Why it matters for trail runners

The lunge is one of the best exercises a trail runner can do because trail running is essentially a series of single-leg movements. Every step, climb, descent and obstacle requires strength, balance and control on one leg at a time.

Lunges build strength through the quads, glutes, hamstrings and hips while also challenging balance and coordination. They help prepare the body for uneven terrain, technical trails and the constant changes in gradient that trail runners face.
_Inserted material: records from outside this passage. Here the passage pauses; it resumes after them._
$ cat src/rtl/alioth_params.svh
`ifndef ALIOTH_PARAMS_SVH
`define ALIOTH_PARAMS_SVH

// instruction memory size as a byte address width
`define ITCM_ADDR_WIDTH 8

// first fetch after reset
`define RESET_PC 32'h0000_0000

// the program parks in a loop through this address when it is done
`define PC_WRITE_TOHOST 32'h0000_0040

// separate arrivals at tohost that end a test
`define TOHOST_HITS 8

`endif

$ cat src/rtl/isa_pkg.sv
package isa_pkg;

    // major opcodes of the supported subset
    localparam logic [6:0] OPC_LUI    = 7'b0110111;
    localparam logic [6:0] OPC_OP_IMM = 7'b0010011;
    localparam logic [6:0] OPC_OP     = 7'b0110011;
    localparam logic [6:0] OPC_BRANCH = 7'b1100011;
    localparam logic [6:0] OPC_JAL    = 7'b1101111;

    localparam logic [2:0] F3_ADD_SUB = 3'b000;
    localparam logic [2:0] F3_XOR     = 3'b100;
    localparam logic [2:0] F3_OR      = 3'b110;
    localparam logic [2:0] F3_AND     = 3'b111;
    localparam logic [2:0] F3_BEQ     = 3'b000;
    localparam logic [2:0] F3_BNE     = 3'b001;

    localparam logic [6:0] F7_BASE = 7'b0000000;
    localparam logic [6:0] F7_SUB  = 7'b0100000; // sub in the op group

    typedef enum logic [2:0] {
        ALU_ADD    = 3'd0,
        ALU_SUB    = 3'd1,
        ALU_AND    = 3'd2,
        ALU_OR     = 3'd3,
        ALU_XOR    = 3'd4,
        ALU_PASS_B = 3'd5  // lui takes operand b straight through
    } alu_op_e;

    // fixed fields of a 32-bit instruction word in R-type layout
    typedef struct packed {
        logic [6:0] funct7;
        logic [4:0] rs2;
        logic [4:0] rs1;
        logic [2:0] funct3;
        logic [4:0] rd;
        logic [6:0] opcode;
    } instr_fields_t;

endpackage

$ cat src/rtl/core_pkg.sv
package core_pkg;

    // fetch to decode
    typedef struct packed {
        logic [31:0] pc;
        logic [31:0] instr;
    } fetch_pkt_t;

    // decode to execute with operands already read
    typedef struct packed {
        logic [31:0]      pc;
        logic [31:0]      rs1_val;
        logic [31:0]      rs2_val;
        logic [31:0]      imm;
        logic [4:0]       rd;
        isa_pkg::alu_op_e alu_op;
        logic             reg_we;
        logic             use_imm;   // operand b is the immediate
        logic             is_branch;
        logic             branch_ne; // bne rather than beq
        logic             is_jal;
    } decode_pkt_t;

    // execute back to the regfile
    typedef struct packed {
        logic        en;
        logic [4:0]  rd;
        logic [31:0] data;
    } wb_t;

endpackage

$ cat src/rtl/exu.sv
`timescale 1ns/1ns

module exu (
    input  core_pkg::decode_pkt_t dec,
    input  logic                  dec_valid,
    input  logic                  run,
    output core_pkg::wb_t         wb,
    output logic                  redirect,
    output logic [31:0]           redirect_pc
);

    import isa_pkg::*;

    logic        live; // instruction retires this cycle
    logic [31:0] op_b;
    logic [31:0] alu_res;
    logic        taken;

    assign live = dec_valid && run;
    assign op_b = dec.use_imm ? dec.imm : dec.rs2_val;

    always_comb begin
        case (dec.alu_op)
            ALU_ADD:    alu_res = dec.rs1_val + op_b;
            ALU_SUB:    alu_res = dec.rs1_val - op_b;
            ALU_AND:    alu_res = dec.rs1_val & op_b;
            ALU_OR:     alu_res = dec.rs1_val | op_b;
            ALU_XOR:    alu_res = dec.rs1_val ^ op_b;
            ALU_PASS_B: alu_res = op_b;
            default:    alu_res = '0;
        endcase
    end

    // equality decides beq and branch_ne flips it for bne
    assign taken = dec.is_jal ||
                   (dec.is_branch && ((dec.rs1_val == dec.rs2_val) ^ dec.branch_ne));

    always_comb begin
        wb          = '0;
        redirect    = 1'b0;
        redirect_pc = '0;
        if (live) begin
            wb.en       = dec.reg_we;
            wb.rd       = dec.rd;
            wb.data     = dec.is_jal ? dec.pc + 32'd4 : alu_res;
            redirect    = taken;
            redirect_pc = dec.pc + dec.imm; // pc relative for both
        end
    end

endmodule

$ cat config.mk
export PLATFORM = sky130hd
export DESIGN_NAME = exu
export DESIGN_NICKNAME = d
export VERILOG_FILES = /design/src/rtl/alioth_params.svh /design/src/rtl/isa_pkg.sv /design/src/rtl/core_pkg.sv /design/src/rtl/exu.sv
export SDC_FILE = /design/constraint.sdc
export NUM_CORES = 1
export LEC_CHECK = 0
export ABC_AREA = 1
export BUFFER_PORTS_ARGS = -buffer_cell sky130_fd_sc_hd__buf_2
export CAP_MARGIN = 10
export CORE_MARGIN = 5
export CORE_UTILIZATION = 41
export DETAILED_ROUTE_END_ITERATION = 10
export GPL_TIMING_DRIVEN = 0
export PLACE_DENSITY_LB_ADDON = 0.1
export SYNTH_ARGS = -nofsm -noshare
export SYNTH_HDL_FRONTEND = slang
export SYNTH_SLANG_ARGS = --single-unit
$ cat constraint.sdc
create_clock -name vclk -period 4.7
set_input_delay 0.705 -clock vclk [all_inputs]
set_output_delay 0.705 -clock vclk [all_outputs]
set_load 0.1 [all_outputs]
==> results of run 1 <==
-- through the flow --
| step | instances | hold slack [ns] | cell area [µm²] | power [mW] | setup WS [ns] |
|---|---|---|---|---|---|
| after floorplan | 1692 | 1.702 | 9130 | 1.127 | 0.004375 |
| after global placement | 2185 | 1.854 | 10550 | 1.566 | -1.041 |
| after detailed placement | 2185 | 1.858 | 10550 | 1.576 | -1.008 |
| after CTS | 2222 | 1.859 | 11520 | 1.745 | -0.1063 |
| after global routing | 2233 | 1.863 | 12330 | 2.087 | -0.2027 |
| final | 2233 | 1.858 | 12330 | 1.942 | -0.03174 |
-- synth_stat cells, types with 17 or more instances --
library cell	n	area share (%)
sky130_fd_sc_hd__a221oi_1	23	2.2
sky130_fd_sc_hd__nand2_1	446	18
sky130_fd_sc_hd__inv_1	268	11
sky130_fd_sc_hd__nor4_1	17	1.2
sky130_fd_sc_hd__a21oi_1	126	6.9
sky130_fd_sc_hd__nand3_1	114	6.3
sky130_fd_sc_hd__ha_1	129	18
sky130_fd_sc_hd__nor3_1	28	1.5
sky130_fd_sc_hd__nand2_2	19	1.3
sky130_fd_sc_hd__o21ai_0	86	4.7
sky130_fd_sc_hd__nand4_1	25	1.7
sky130_fd_sc_hd__clkbuf_1	27	1.1
sky130_fd_sc_hd__xor2_1	61	5.9
sky130_fd_sc_hd__nor2_1	173	7.1
-- layout by cell type, fill, tap and decap left out, types with 32 or more instances in the layout --
| cell type | n |
|---|---|
| sky130_fd_sc_hd__xor2_1 | 53 |
| sky130_fd_sc_hd__a21oi_1 | 98 |
| sky130_fd_sc_hd__buf_2 | 188 |
| sky130_fd_sc_hd__ha_1 | 111 |
| sky130_fd_sc_hd__buf_4 | 51 |
| sky130_fd_sc_hd__nor2_1 | 131 |
| sky130_fd_sc_hd__inv_1 | 254 |
| sky130_fd_sc_hd__nor2_2 | 32 |
| sky130_fd_sc_hd__o21ai_0 | 64 |
| sky130_fd_sc_hd__nand2_1 | 393 |
| sky130_fd_sc_hd__nand2_2 | 61 |
| sky130_fd_sc_hd__nand3_1 | 81 |
-- routing by layer --
| layer | up-vias | wire [µm] | track usage, % |
|---|---|---|---|
| li1 | 6087 | - | - |
| met2 | 495 | 20790 | 56.12 |
| met1 | 5567 | 18230 | 40.60 |
| met3 | 115 | 2785 | 2.929 |
| met5 | - | 13 | 0 |
| met4 | 2 | 2208 | 11.83 |
-- report_power, final --
group | internal [mW] | leakage (nW) | switching (mW)
registers | 0 | 0 | 0
clock network | 0.0000000284 | 0.00000634 | 0
logic | 0.634 | 6.41 | 1.31
total | 0.634 | 6.41 | 1.31
-- path summary, 6_finish.rpt --
kind / start / endpoint / slack [ns]
max: dec[3] / wb[17] / -0.03
min: dec[9] / wb[33] / 1.86
-- cells by family after synthesis --
family                     Yosys count
adders and majority gates          131
buffers and inverters              313
and+or+nand+nor                    857
xor gates and xnor gates            76
AOI/OAI and AO/OA                  315
-- area by class of cell --
| type | instances | area, µm² | area share (%) |
|---|---|---|---|
| Timing Repair Buffer | 260 | 1734 | 14.07 |
| Tap cell | 280 | 350.3 | 2.842 |
| Multi-Input combinational cell | 1379 | 8950 | 72.60 |
| Inverter | 275 | 1040 | 8.435 |
| Buffer | 38 | 250.2 | 2.030 |
| Antenna cell | 1 | 2.502 | 0.02030 |
-- timing repair --
action	in CTS	in global routing
buffers inserted	37	10
pin swaps	43	75
setup endpoints to repair	30	27
gates resized for setup	198	192
-- critical path, stage by stage --
cell,delay (ns)
sky130_fd_sc_hd__buf_16,0.13
sky130_fd_sc_hd__buf_8,0.12
sky130_fd_sc_hd__nand2_4,0.05
sky130_fd_sc_hd__o21ai_4,0.07
sky130_fd_sc_hd__inv_2,0.08
sky130_fd_sc_hd__ha_4,0.15
sky130_fd_sc_hd__nand3_4,0.09
sky130_fd_sc_hd__nor2_4,0.10
sky130_fd_sc_hd__nand2_2,0.09
sky130_fd_sc_hd__nor2_4,0.18
sky130_fd_sc_hd__a31oi_2,0.12
sky130_fd_sc_hd__xor2_1,0.18
sky130_fd_sc_hd__ha_1,0.38
sky130_fd_sc_hd__nand2_2,0.17
sky130_fd_sc_hd__nor2_4,0.16
sky130_fd_sc_hd__nand2_1,0.09
sky130_fd_sc_hd__o21ai_4,0.23
sky130_fd_sc_hd__nand2_1,0.11
sky130_fd_sc_hd__nand3_1,0.09
sky130_fd_sc_hd__nand3_1,0.16
sky130_fd_sc_hd__nand3_2,0.13
sky130_fd_sc_hd__nand2_1,0.09
sky130_fd_sc_hd__nor2_4,0.15
sky130_fd_sc_hd__buf_12,0.19
==> Implementation_results.wiki, run 1 <==
{| class="wikitable"
! Metric !! Value
|-
| Outcome || finished with violations
|-
| Violated checks || negative setup slack
|-
| Data arrival, critical path || 4.03 ns
|-
| Average wire length per cell after detail routing || between 15 and 20 µm
|-
| Area of the die || approximately 0.025 mm²
|-
| Post-synthesis net count || 1966
|-
| Final Hold Vio Count || 0
|-
| Total Negative Setup Slacks || -0.09206 ns
|-
| Setup crit end kind || output pin
|-
| Worst setup slack after layout || -0.03174 ns
|-
| Std-Cell Rows || 54
|-
| Number of optimization iterations in the first detailed-route pass || 5
|-
| Fraction of the cycle the final worst path needs || 100.7%
|-
| Buffers added on ports || 213
|-
| Sequential standard cell area || 0 µm²
|-
| Number of antenna violations at the first check in global routing || 2
|-
| Total overflow reported by the global router || 0
|-
| Transition time at the pin with the least slew margin || slightly below 0.9 ns
|-
| Core area || 0.02182 mm²
|-
| IO Count || 214
|-
| Count of nets left with antenna violations after detail routing || 0
|-
| Chip width || roughly 160 µm
|-
| Minimum clock period || 4.732 ns
|-
| Mux share of post-synthesis cell area || 0%
|-
| Share of the synthesized area in compound gates (AO/OA/AOI/OAI) || 20.37%
|-
| Synth Area in XOR/XNOR || 7.408%
|-
| Via count of the first global-routing pass || 11.96k
|-
| Count of different cell masters after synthesis || 49
|-
| Post-Synth Simple-Gate Area || 40.39%
|-
| Highest fanout seen on the critical path || 7
|-
| Count of endpoints failing setup in the final report || 4
|-
| Average footprint of a synthesized cell || about 5.4 µm²
|-
| Endpoint required time on the critical path || 3.99 ns
|-
| Peak ir drop on the vdd network || 118.3 µV
|-
| Total number of sequential cells || 0
|-
| Final weighted congestion in routability-driven placement || 1.004
|-
| Initial cell density of the core || 41.64%
|-
| Maximum frequency from static timing analysis || between 0.2 and 0.25 GHz
|-
| Unrepaired setup endpoints after global routing || yes
|-
| Synth warnings || 0
|-
| Fraction of final layout cells sized beyond drive strength 1 || 28.23%
|-
| Count of nets after finishing || 2228
|-
| Height of the die || 158.9 µm
|-
| Hold depth || 4
|-
| Total of max-cap violations || 0
|-
| Power density over cell area || 157.6 mW/mm²
|-
| Nature of the critical path startpoint || input port
|-
| Avg Vias per Cell || 5.493
|-
| Pin count of the biggest net entering global routing || 11
|-
| Number of DRC markers in iteration 0 || 1083
|-
| Final max-slew violation count || 0
|-
| Post-detailed-placement half-perimeter wirelength || roughly 37 mm
|-
| Clock Buffer Count || 0
|-
| Path class of the lowest-slack min-delay path || input port to output pin
|-
| Global-route usage over all layers || 31.98%
|-
| Filler cells || 2354
|-
| Synth-to-Final Area Change || 35.66%
|-
| Final core utilization || 56.48%
|-
| Total routed wirelength || 44.02 mm
|-
| Dominant combinational cell family by area after synthesis || simple AND/OR/NAND/NOR gates
|-
| Slew HR || between 40 and 50%
|-
| Adder-cell share of the synthesized area || 18.20%
|-
| Number of vias in the routed layout || 12.27k
|-
| Cell area after technology mapping || ~0.0091 mm²
|-
| Share of synthesized area occupied by flip-flops and latches || 0%
|-
| Synthesized netlist cell count || 1692
|-
| First-pass GRT wire length || around 65 mm
|-
| Hold Buf Count CTS || 0
|-
| Critical path type || input port to output pin
|-
| Leak pwr || about 6.4 nW
|-
| Post-route DRC violation count || 0
|}
No activity file was read; power rests on OpenSTA's default activity.
==> run 2, diff against run 1 <==
Settings changed: CORE_MARGIN 5 to default.
==> run 2 against run 1 <==
Against the previous run:
- the run still ends with negative setup slack left
- non-clock buffer count grew 4
- via count grew 0.77%
- combinational power is essentially flat
- sequential share of layout area is the same
- power grew 1.5%
- first-iteration DRC count shrank 13%
- utilization grew 0.61 points
- global-route usage grew 4.7 points
- hold slack lost 0.0020 ns
- wire length shrank 1.3%
- maximum frequency grew 0.60%
==> Implementation_results.wiki, run 2 (same netlist as run 1, synthesis figures left out) <==
{| class="wikitable"
! Metric !! Value
|-
| Violated checks || negative setup slack
|-
| Data arrival, critical path || 4.00 ns
|-
| Number of vias in the routed layout || 12.36k
|-
| Overall Power || 1.971 mW
|-
| Peak ir drop on the vdd network || 107.5 µV
|-
| Count of nets left with antenna violations after detail routing || 0
|-
| Post-route DRC violation count || 0
|-
| Multi-input gate area in the final layout || 0.008971 mm²
|-
| Filler cells || 2306
|-
| Hold Buf Count CTS || 0
|-
| Total Negative Setup Slacks || -0.006712 ns
|-
| Count of nets after finishing || around 2.2k
|-
| Highest fanout seen on the critical path || 10
|-
| Power density over cell area || 158.7 mW/mm²
|-
| Average wire length per cell after detail routing || 19.43 µm
|-
| Chip width || 150.9 µm
|-
| Count of endpoints failing setup in the final report || 2
|-
| Clock Buffer Count || 0
|-
| Path class of the lowest-slack min-delay path || input port to output pin
|-
| Number of DRC markers in iteration 0 || ~940
|-
| Fraction of the cycle the final worst path needs || 100.1%
|-
| Final Hold Vio Count || 0
|-
| Total routed wirelength || 43.46 mm
|-
| IO Count || ~210
|-
| Post-detailed-placement half-perimeter wirelength || 36.46 mm
|-
| Synth-to-Final Area Change || 36.71%
|-
| Highest-count cells in the layout ignoring fill and taps || 392 x sky130_fd_sc_hd__nand2_1, 252 x sky130_fd_sc_hd__inv_1, 188 x sky130_fd_sc_hd__buf_2
|-
| Global-route usage over all layers || between 30% and 40%
|-
| Core area || roughly 0.022 mm²
|-
| Fraction of final layout cells sized beyond drive strength 1 || 28.78%
|-
| Maximum frequency from static timing analysis || ~0.21 GHz
|-
| Via count of the first global-routing pass || 11.36k
|-
| Total overflow reported by the global router || 0
|-
| Minimum clock period || 4.703 ns
|-
| Hold path startpoint || dec[12]
|-
| Number of optimization iterations in the first detailed-route pass || 5
|-
| Critical path type || input port to output pin
|-
| Initial cell density of the core || between 40% and 50%
|-
| Transition time at the pin with the least slew margin || 0.9660 ns
|-
| Post-placement worst setup slack || -0.9450 ns
|-
| Number of antenna violations at the first check in global routing || 3
|-
| Setup crit end kind || output pin
|-
| Std-Cell Rows || 54
|-
| Worst setup slack after layout || -0.003430 ns
|-
| Total of max-cap violations || 0
|-
| Most used cell along the critical path || sky130_fd_sc_hd__nand2_1
|-
| Worst Setup SP || dec[3]
|-
| Sequential standard cell area || 0 µm²
|-
| Crit-path max cell delay || 0.40 ns
|-
| Outcome || finished with violations
|-
| Pin count of the biggest net entering global routing || 11
|-
| Final max-slew violation count || 0
|-
| Final weighted congestion in routability-driven placement || approximately 1
|-
| Unrepaired setup endpoints after global routing || yes
|-
| Final core utilization || 57.10%
|-
| Most common cell after layout, fill and taps aside || sky130_fd_sc_hd__nand2_1
|-
| Buffers added on ports || 213
|-
| Nature of the critical path startpoint || input port
|-
| Worst hold slack || between 1.5 and 2 ns
|-
| Area of the die || ~0.023 mm²
|-
| Leak pwr || 6.500 nW
|-
| Height of the die || 150.9 µm
|-
| Endpoint required time on the critical path || 3.99 ns
|-
| Avg Vias per Cell || 5.526
|-
| Slowest library cell on the worst path || sky130_fd_sc_hd__ha_2
|-
| First-pass GRT wire length || 62.58 mm
|-
| Total number of sequential cells || 0
|-
| Slew HR || 35.60%
|}
==> run 2: cell type report <==
class	count	share of cell area, %
antenna	1	0.02015
inverter	275	8.370
buffer	38	1.984
timing repair buffer	264	14.59
multi-input combinational	1379	72.22
tap	280	2.820
==> run 2: where the power goes <==
| part | internal, mW | switching [mW] | leakage, nW |
|---|---|---|---|
| clock | 0.0000000284 | 0 | 0.00000634 |
| sequential | 0 | 0 | 0 |
| combinational | 0.653 | 1.32 | 6.50 |
==> run 2: path summary, 6_finish.rpt <==
path / endpoint / slack (ns) / cells after the start
setup / recovery: wb[29] / -0.003 / 25
hold / removal: wb[36] / 1.86 / 4
==> run 2: per-stage QoR <==
stage | instances | instance area [µm²]
2_1_floorplan | 1692 | 9130
3_3_place_gp | 2185 | 10550
3_5_place_dp | 2185 | 10550
4_1_cts | 2211 | 11440
5_1_grt | 2236 | 12420
6_report | 2237 | 12420
==> run 2: what timing repair did <==
action / 4_1_cts / 5_1_grt
gates resized for setup: 193 / 202
pin swaps: 48 / 99
setup buffers: 25 / 25
hold endpoints to repair: 0 / 0
endpoints found under the setup margin: 28 / 28
gates cloned: 1 / 0
==> run 2: critical path: cells and delay by family <==
kind	cells	cell delay (ns)
AOI/OAI and AO/OA	2	0.38
xor gates and xnor gates	1	0.09
adders and majority gates	1	0.40
buffers and inverters	7	0.74
and+or+nand+nor	14	1.65
==> run 2: routing by layer <==
metal | vias to the layer above | global-route usage, % | routed length, µm
met5 | - | 0 | 23
met4 | 4 | 16.60 | 2234
met3 | 103 | 3.795 | 2755
met2 | 487 | 63.49 | 20480
met1 | 5681 | 45.36 | 17960
li1 | 6086 | - | -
Because lunges work each leg independently, they can also help identify and reduce strength imbalances that may contribute to injury.

Where this helped me

I really noticed the value of lunges during steep climbs and technical descents where one leg often has to do more work than the other. They also helped when stepping up onto rocks, tree roots and uneven ground where balance and stability become just as important as strength.

Key benefits

  • Builds single-leg strength
  • Improves balance and coordination
  • Develops hip stability
  • Helps reduce strength imbalances
  • Improves climbing and descending control

Common mistakes

  • Front knee collapsing inward
  • Taking too short a step
  • Leaning excessively forwards
  • Pushing off the back foot instead of the front leg
  • Rushing the movement and losing balance

Coaching tip

Think "drop straight down" rather than lunging forwards. Stay tall through the torso and keep the movement controlled.

Lunge Variations

Reverse Lunge

Often easier on the knees than a forward lunge while still building excellent single-leg strength and stability for trail running.

Walking Lunge

Develops balance, coordination and movement control while building strength under fatigue.

Lunge with Knee Drive

Adds balance and hip strength while mimicking the action of driving up steep climbs.

Jumping Lunge

Develops explosive power and leg turnover, useful for short steep climbs and rapid changes of pace.

Curtsy Lunge

Targets the glutes and hip stabilisers, helping improve lateral control on uneven terrain.

Lateral Lunge

Strengthens movement in the side-to-side plane, improving stability when traversing slopes and technical ground.

Deficit Lunge

Increases range of motion and mobility while developing strength through a deeper movement pattern.

Pulse Lunge

Builds muscular endurance in the quads and glutes, ideal preparation for long climbs and race fatigue.

Weighted Lunge

Adds additional strength demands and helps develop greater power for climbing and carrying momentum uphill.

Clock Lunge

Challenges balance, coordination and ankle stability by moving in multiple directions from a single standing position.

Split Squat

A stationary lunge variation that allows greater focus on strength development and control without the balance demands of stepping.

Bulgarian Split Squat

One of the best exercises for building single-leg strength, stability and resilience for trail running performance.